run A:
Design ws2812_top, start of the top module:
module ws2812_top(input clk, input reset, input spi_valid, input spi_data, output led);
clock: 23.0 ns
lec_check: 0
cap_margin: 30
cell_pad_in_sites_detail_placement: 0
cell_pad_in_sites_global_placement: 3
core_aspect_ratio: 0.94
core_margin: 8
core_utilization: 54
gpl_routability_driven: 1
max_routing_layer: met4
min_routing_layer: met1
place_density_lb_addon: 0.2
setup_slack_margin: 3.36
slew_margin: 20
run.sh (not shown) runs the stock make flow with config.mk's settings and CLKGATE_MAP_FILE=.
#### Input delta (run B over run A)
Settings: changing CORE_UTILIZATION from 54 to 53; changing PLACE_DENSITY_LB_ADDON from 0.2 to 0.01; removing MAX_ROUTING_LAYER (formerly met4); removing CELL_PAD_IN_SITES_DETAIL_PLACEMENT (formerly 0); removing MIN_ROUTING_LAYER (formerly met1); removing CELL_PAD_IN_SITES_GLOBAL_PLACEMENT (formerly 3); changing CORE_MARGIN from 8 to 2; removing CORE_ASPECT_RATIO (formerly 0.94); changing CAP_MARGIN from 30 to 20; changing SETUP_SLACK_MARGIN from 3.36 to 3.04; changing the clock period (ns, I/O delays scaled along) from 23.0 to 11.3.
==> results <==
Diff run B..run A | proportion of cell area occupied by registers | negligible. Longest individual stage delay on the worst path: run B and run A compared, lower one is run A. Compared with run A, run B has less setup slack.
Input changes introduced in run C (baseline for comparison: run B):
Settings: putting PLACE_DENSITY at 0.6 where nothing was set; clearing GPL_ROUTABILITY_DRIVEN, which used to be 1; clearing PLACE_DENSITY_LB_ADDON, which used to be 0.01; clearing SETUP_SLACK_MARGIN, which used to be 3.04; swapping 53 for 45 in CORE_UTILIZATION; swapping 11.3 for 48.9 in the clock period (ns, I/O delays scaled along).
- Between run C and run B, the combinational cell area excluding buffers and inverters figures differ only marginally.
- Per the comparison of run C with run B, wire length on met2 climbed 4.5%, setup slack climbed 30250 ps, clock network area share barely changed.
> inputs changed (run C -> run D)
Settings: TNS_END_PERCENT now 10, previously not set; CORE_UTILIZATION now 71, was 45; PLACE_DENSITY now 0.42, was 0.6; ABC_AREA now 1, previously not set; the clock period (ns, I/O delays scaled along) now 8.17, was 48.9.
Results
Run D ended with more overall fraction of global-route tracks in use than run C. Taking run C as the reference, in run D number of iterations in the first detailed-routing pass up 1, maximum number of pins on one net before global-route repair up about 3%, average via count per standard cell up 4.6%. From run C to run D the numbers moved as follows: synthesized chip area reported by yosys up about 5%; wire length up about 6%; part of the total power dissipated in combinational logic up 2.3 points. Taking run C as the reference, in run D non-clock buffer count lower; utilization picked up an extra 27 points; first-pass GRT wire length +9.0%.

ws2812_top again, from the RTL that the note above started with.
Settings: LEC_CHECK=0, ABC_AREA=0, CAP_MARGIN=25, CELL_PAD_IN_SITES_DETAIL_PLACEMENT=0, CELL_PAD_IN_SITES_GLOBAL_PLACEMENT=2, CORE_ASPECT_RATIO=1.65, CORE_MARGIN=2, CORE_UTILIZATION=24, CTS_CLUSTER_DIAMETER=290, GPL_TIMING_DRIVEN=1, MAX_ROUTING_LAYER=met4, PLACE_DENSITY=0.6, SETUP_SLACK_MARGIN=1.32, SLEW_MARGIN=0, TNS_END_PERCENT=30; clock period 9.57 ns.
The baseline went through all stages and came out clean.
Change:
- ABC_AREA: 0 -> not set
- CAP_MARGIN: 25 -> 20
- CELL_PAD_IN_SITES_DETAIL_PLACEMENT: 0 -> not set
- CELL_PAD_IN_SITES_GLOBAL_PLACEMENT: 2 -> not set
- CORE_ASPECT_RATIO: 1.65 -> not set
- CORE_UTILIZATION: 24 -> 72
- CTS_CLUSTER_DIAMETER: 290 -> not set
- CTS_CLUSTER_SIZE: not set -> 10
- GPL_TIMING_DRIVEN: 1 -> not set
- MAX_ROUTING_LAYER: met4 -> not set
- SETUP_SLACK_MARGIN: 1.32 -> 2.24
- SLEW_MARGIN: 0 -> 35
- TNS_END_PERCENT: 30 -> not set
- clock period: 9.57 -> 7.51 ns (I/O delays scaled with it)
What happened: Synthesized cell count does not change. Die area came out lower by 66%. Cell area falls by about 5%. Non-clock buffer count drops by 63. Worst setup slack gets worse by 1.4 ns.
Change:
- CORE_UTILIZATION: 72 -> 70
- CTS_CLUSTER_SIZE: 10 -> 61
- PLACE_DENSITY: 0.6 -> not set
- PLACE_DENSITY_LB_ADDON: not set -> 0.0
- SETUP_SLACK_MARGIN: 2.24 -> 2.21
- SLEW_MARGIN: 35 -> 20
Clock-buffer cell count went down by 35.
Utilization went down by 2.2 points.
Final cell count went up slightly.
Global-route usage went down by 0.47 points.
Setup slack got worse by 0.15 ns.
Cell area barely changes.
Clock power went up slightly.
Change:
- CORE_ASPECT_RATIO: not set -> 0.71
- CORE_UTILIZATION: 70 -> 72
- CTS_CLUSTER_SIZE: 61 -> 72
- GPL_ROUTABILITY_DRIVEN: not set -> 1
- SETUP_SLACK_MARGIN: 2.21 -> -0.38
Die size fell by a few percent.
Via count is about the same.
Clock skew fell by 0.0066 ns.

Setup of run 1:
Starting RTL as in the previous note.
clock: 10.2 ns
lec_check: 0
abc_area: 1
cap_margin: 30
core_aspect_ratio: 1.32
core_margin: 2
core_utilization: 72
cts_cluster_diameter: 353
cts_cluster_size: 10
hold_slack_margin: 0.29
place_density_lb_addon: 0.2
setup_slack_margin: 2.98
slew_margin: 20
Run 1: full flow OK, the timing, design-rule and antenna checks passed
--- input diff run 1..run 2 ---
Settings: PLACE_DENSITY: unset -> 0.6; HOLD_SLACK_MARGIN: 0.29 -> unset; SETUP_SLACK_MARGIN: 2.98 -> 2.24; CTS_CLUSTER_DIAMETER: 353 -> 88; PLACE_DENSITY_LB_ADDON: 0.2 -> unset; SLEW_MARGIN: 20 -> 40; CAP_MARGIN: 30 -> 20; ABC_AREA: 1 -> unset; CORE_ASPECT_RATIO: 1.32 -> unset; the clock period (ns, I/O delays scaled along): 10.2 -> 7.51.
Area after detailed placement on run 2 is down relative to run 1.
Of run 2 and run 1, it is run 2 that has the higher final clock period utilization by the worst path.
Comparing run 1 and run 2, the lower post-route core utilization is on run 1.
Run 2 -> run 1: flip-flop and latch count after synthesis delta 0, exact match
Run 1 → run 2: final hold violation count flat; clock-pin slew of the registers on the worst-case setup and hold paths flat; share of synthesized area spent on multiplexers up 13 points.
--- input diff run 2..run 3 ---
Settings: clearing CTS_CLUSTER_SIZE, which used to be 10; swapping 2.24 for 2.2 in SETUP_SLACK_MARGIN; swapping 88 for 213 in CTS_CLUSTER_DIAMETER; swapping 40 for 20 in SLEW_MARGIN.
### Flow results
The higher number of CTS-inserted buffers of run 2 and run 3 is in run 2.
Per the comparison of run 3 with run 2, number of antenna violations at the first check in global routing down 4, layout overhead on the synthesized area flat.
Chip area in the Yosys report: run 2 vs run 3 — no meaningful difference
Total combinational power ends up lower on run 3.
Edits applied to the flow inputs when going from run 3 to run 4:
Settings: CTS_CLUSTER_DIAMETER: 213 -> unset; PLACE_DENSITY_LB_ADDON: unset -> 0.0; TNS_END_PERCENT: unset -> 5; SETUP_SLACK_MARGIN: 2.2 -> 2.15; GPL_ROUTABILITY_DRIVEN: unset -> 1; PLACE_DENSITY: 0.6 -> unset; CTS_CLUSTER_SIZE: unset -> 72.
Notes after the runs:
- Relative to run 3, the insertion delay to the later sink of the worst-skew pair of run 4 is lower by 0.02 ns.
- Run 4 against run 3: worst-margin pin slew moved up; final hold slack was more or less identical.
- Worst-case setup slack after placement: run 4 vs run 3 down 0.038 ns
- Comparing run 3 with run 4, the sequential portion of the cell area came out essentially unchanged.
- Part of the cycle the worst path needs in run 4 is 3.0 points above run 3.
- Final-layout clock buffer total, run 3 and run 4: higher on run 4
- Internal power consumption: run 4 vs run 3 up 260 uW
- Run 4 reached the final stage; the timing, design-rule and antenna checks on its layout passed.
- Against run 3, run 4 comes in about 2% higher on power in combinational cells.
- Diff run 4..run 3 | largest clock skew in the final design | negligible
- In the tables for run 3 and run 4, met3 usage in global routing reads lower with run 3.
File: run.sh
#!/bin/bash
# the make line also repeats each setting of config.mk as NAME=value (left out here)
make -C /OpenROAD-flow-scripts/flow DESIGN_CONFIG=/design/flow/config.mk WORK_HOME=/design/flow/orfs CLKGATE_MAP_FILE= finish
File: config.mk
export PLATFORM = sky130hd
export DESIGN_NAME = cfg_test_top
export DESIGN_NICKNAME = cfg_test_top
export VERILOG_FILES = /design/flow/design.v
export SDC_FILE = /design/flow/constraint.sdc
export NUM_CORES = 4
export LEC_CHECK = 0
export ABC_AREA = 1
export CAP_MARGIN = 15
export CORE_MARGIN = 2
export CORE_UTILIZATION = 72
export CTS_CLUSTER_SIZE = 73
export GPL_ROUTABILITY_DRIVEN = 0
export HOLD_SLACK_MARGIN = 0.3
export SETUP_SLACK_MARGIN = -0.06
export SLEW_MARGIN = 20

## WHAT TO WORK ON
Retype the portion of the data above that starts on the line with "run.sh (not shown)" and finishes on the line with "Input changes introduced", including both of those lines.

## SOLUTION FOR THIS PROBLEM
run.sh (not shown) runs the stock make flow with config.mk's settings and CLKGATE_MAP_FILE=.
#### Input delta (run B over run A)
Settings: changing CORE_UTILIZATION from 54 to 53; changing PLACE_DENSITY_LB_ADDON from 0.2 to 0.01; removing MAX_ROUTING_LAYER (formerly met4); removing CELL_PAD_IN_SITES_DETAIL_PLACEMENT (formerly 0); removing MIN_ROUTING_LAYER (formerly met1); removing CELL_PAD_IN_SITES_GLOBAL_PLACEMENT (formerly 3); changing CORE_MARGIN from 8 to 2; removing CORE_ASPECT_RATIO (formerly 0.94); changing CAP_MARGIN from 30 to 20; changing SETUP_SLACK_MARGIN from 3.36 to 3.04; changing the clock period (ns, I/O delays scaled along) from 23.0 to 11.3.
==> results <==
Diff run B..run A | proportion of cell area occupied by registers | negligible. Longest individual stage delay on the worst path: run B and run A compared, lower one is run A. Compared with run A, run B has less setup slack.
Input changes introduced in run C (baseline for comparison: run B):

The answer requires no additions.